[REQUIREMENT] Using the listing below, set down exactly the lines starting at the line that contains "Between old and" and ending at the line that contains "On average vias", both included, and no others.

------------------------------------

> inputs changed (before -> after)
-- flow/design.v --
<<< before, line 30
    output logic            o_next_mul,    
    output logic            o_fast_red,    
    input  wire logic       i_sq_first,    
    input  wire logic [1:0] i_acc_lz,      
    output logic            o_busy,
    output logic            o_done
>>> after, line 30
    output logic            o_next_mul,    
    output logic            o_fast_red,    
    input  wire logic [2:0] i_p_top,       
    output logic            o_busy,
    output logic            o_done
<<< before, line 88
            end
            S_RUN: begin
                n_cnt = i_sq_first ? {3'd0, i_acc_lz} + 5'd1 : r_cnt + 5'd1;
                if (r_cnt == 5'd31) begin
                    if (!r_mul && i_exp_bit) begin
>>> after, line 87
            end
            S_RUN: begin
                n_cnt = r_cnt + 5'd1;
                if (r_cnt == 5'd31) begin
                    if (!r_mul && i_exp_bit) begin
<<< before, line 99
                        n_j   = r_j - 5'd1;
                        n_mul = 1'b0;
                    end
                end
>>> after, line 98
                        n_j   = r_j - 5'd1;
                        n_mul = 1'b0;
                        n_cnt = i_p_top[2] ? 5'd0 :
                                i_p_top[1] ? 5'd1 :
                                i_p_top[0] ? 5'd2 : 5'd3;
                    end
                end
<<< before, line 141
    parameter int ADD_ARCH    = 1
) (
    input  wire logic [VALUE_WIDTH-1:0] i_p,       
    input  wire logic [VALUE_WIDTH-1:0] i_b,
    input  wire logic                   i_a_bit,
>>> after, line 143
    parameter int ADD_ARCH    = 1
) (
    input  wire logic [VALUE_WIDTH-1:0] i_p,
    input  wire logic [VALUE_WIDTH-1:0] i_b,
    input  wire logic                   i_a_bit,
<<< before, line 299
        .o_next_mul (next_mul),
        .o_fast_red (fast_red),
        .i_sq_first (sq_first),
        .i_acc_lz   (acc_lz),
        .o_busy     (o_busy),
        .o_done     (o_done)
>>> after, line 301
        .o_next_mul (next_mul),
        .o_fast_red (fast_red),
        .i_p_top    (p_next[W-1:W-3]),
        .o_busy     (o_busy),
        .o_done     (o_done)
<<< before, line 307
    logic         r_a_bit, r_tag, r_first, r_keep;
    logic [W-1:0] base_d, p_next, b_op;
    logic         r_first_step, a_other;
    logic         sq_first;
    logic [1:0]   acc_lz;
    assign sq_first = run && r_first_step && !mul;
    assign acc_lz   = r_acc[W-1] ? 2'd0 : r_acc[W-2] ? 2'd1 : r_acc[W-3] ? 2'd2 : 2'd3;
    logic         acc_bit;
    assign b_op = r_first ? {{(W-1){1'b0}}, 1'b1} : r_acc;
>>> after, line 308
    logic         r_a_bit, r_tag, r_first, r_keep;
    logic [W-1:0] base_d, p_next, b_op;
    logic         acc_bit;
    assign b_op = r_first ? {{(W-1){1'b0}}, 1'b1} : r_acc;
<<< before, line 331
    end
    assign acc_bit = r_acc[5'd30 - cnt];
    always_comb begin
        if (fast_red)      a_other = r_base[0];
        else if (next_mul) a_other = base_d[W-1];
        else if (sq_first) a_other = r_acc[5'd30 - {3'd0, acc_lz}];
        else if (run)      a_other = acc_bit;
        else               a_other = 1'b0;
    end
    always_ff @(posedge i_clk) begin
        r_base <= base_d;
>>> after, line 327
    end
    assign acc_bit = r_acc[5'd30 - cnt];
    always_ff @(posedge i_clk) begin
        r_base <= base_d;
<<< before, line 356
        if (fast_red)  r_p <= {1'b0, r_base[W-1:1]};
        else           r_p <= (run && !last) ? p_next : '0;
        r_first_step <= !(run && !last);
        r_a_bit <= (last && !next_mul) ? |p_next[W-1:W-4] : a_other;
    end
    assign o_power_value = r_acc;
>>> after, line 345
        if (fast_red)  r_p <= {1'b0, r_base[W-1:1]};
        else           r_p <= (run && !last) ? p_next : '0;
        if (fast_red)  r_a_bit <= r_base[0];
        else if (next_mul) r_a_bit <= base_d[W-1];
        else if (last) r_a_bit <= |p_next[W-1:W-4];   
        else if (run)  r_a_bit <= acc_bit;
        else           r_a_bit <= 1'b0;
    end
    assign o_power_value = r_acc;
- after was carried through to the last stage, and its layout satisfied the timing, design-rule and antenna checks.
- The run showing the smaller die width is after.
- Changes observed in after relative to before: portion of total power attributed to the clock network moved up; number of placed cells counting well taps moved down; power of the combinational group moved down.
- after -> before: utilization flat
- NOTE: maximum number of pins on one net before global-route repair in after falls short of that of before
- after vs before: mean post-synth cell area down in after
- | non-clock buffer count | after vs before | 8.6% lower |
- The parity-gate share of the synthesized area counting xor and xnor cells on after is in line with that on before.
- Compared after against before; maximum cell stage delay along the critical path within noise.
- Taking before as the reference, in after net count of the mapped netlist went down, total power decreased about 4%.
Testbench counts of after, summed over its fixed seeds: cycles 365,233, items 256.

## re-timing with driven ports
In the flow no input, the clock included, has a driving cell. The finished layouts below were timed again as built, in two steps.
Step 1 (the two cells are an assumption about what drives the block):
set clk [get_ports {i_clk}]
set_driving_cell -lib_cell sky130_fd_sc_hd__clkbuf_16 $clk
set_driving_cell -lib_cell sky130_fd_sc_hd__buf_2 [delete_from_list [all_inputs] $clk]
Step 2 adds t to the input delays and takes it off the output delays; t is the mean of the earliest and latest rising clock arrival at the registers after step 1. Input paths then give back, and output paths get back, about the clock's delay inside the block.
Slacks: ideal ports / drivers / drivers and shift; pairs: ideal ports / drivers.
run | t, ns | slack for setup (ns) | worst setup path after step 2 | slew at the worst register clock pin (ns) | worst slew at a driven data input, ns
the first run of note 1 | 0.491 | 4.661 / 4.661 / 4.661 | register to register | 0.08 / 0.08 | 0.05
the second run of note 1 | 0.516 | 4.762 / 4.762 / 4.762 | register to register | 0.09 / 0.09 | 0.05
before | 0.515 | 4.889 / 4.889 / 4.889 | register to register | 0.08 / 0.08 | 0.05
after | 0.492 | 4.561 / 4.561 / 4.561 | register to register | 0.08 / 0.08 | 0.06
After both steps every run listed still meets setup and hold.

------------------------------------

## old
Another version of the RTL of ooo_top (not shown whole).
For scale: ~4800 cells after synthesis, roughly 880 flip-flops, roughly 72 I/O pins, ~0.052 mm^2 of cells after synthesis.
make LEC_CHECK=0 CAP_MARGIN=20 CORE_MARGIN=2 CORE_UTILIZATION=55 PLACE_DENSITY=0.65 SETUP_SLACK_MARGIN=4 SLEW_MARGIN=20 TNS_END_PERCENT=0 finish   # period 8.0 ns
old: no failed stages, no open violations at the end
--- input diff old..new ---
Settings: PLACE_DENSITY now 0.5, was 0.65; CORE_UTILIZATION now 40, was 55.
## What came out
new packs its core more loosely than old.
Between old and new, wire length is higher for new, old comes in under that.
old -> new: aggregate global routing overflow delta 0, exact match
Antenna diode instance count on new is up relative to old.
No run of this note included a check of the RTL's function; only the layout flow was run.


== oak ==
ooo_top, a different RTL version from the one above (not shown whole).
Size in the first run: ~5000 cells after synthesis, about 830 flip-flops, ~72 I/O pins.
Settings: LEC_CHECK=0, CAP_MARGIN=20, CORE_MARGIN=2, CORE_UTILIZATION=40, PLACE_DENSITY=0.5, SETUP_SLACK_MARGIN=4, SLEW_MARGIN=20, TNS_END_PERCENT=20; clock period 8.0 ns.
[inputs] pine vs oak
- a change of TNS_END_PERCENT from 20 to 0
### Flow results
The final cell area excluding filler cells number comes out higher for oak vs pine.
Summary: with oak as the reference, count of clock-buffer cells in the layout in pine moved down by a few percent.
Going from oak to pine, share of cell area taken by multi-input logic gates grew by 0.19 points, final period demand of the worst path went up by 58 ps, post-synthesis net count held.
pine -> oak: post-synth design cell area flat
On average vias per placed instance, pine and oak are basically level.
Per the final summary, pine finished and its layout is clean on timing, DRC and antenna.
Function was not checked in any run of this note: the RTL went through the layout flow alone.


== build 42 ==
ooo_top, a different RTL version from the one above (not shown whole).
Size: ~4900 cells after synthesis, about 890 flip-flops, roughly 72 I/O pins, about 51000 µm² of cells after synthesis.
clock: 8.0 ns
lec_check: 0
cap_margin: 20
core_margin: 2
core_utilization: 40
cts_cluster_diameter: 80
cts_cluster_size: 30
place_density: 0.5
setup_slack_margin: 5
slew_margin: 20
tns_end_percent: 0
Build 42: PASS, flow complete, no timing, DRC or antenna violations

------------------------------------

[RESPONSE TO THE TASK]
Between old and new, wire length is higher for new, old comes in under that.
old -> new: aggregate global routing overflow delta 0, exact match
Antenna diode instance count on new is up relative to old.
No run of this note included a check of the RTL's function; only the layout flow was run.


== oak ==
ooo_top, a different RTL version from the one above (not shown whole).
Size in the first run: ~5000 cells after synthesis, about 830 flip-flops, ~72 I/O pins.
Settings: LEC_CHECK=0, CAP_MARGIN=20, CORE_MARGIN=2, CORE_UTILIZATION=40, PLACE_DENSITY=0.5, SETUP_SLACK_MARGIN=4, SLEW_MARGIN=20, TNS_END_PERCENT=20; clock period 8.0 ns.
[inputs] pine vs oak
- a change of TNS_END_PERCENT from 20 to 0
### Flow results
The final cell area excluding filler cells number comes out higher for oak vs pine.
Summary: with oak as the reference, count of clock-buffer cells in the layout in pine moved down by a few percent.
Going from oak to pine, share of cell area taken by multi-input logic gates grew by 0.19 points, final period demand of the worst path went up by 58 ps, post-synthesis net count held.
pine -> oak: post-synth design cell area flat
On average vias per placed instance, pine and oak are basically level.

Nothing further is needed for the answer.